Educazione popolare uguale per tutti? Che cosa ci si immagina con queste parole? Si crede forse che nella società odierna (e solo di essa si tratta) l’educazione possa essere uguale per tutte le classi?»

Karl Marx, Critica del Programma di Gotha, 1875

Partiamo da un cambiamento importante dell’istruzione scolastica che ci riguarda da vicino: “la buona scuola” (legge 107/2015).

1) La legge 107 è una tappa significativa verso la ridefinizione della scuola pubblica italiana. Non si tratta di un semplice smantellamento della dimensione pubblica in favore del privato, come troppo frettolosamente si sostiene da più parti (parti troppo spesso interessate a difendere “il buon tempo antico”), ma di una sostanziale ristrutturazione in termini neoliberali delle istituzioni educative, nelle quali la dimensione pubblica (statale) continua a svolgere una funzione essenziale.

2) La legge “La buona scuola” adegua la scuola italiana al modello di razionalità funzionale al Capitale nel campo delle istituzioni educative, già funzionante in altri Paesi, e mette in atto indicazioni sulla politica scolastica, che hanno avuto un punto di riferimento importante nel cosiddetto Processo di Bologna del 1999, cioè la costruzione di uno spazio comune e condiviso dell’istruzione di molti paesi europei.
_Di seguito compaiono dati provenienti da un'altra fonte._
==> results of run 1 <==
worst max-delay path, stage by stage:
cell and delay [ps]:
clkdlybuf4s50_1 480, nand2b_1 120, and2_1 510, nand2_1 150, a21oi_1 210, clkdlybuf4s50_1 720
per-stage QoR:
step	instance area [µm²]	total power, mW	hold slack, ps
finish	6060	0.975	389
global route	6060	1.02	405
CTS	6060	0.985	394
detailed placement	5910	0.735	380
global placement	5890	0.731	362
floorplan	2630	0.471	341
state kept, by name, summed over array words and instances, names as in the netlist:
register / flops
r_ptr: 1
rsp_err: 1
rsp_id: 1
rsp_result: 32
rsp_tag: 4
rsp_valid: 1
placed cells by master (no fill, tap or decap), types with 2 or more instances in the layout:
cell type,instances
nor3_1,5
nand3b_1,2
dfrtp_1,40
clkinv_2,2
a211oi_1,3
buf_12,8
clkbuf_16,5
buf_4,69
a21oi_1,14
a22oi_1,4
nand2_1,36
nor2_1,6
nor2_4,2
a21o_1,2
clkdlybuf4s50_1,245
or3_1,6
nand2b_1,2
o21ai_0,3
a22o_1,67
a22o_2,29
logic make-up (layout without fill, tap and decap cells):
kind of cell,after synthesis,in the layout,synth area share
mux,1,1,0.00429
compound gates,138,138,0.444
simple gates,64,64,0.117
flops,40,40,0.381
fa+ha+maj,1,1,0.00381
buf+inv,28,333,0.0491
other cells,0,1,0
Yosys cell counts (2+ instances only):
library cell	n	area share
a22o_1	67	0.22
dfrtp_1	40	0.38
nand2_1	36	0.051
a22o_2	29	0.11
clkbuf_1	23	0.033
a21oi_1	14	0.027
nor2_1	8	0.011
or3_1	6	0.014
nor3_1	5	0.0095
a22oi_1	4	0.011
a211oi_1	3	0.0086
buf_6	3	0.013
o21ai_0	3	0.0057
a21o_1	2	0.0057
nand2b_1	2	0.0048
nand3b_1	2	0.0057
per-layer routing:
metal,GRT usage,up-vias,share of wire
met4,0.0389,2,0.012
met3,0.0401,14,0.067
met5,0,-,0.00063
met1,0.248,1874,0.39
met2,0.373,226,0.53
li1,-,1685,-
3) “La buona scuola” rappresenta in qualche modo la fine di alcune anomalie – anomalie felici dal punto di vista che è il nostro – che il sistema di istruzione italiano ha avuto, almeno nel lungo periodo che separa gli anni Settanta dall’avvento della cosiddetta “autonomia scolastica”: insegnanti poco propensi a subire trasformazioni dall’alto, alto tasso di conflittualità, pratiche pedagogiche che mantenevano una certa autonomia rispetto allo “spirito mercantile dei tempi”. [Breve inciso sulle polisemie: salta agli occhi l’ambiguità ricercata della definizione, dall’alto, di “autonomia scolastica”, corporativa e decisamente padronale, con i suoi “Dirigenti” come tipici esemplari di “servopadronalità”. Specie di ossimoro e saccheggio culturale e linguistico. Un po’ come è stato per l’uso dello stesso termine, autonomia, per designare movimenti indipendenti e i famigerati sindacati, corporativi e padronali.] In un certo senso “La buona scuola” mette termine ad un’epoca e adegua la scuola a parametri più consoni alle politiche europee: inclusione differenziata nel sistema formativo, attività didattico-educativa piegata alle esigenze del mercato del lavoro, digitalizzazione e automazione del sistema educativo, introduzione generalizzata di sistemi valutativi in grado di fornire misurazioni e valutazioni “oggettive” delle perfomances di studenti e docenti.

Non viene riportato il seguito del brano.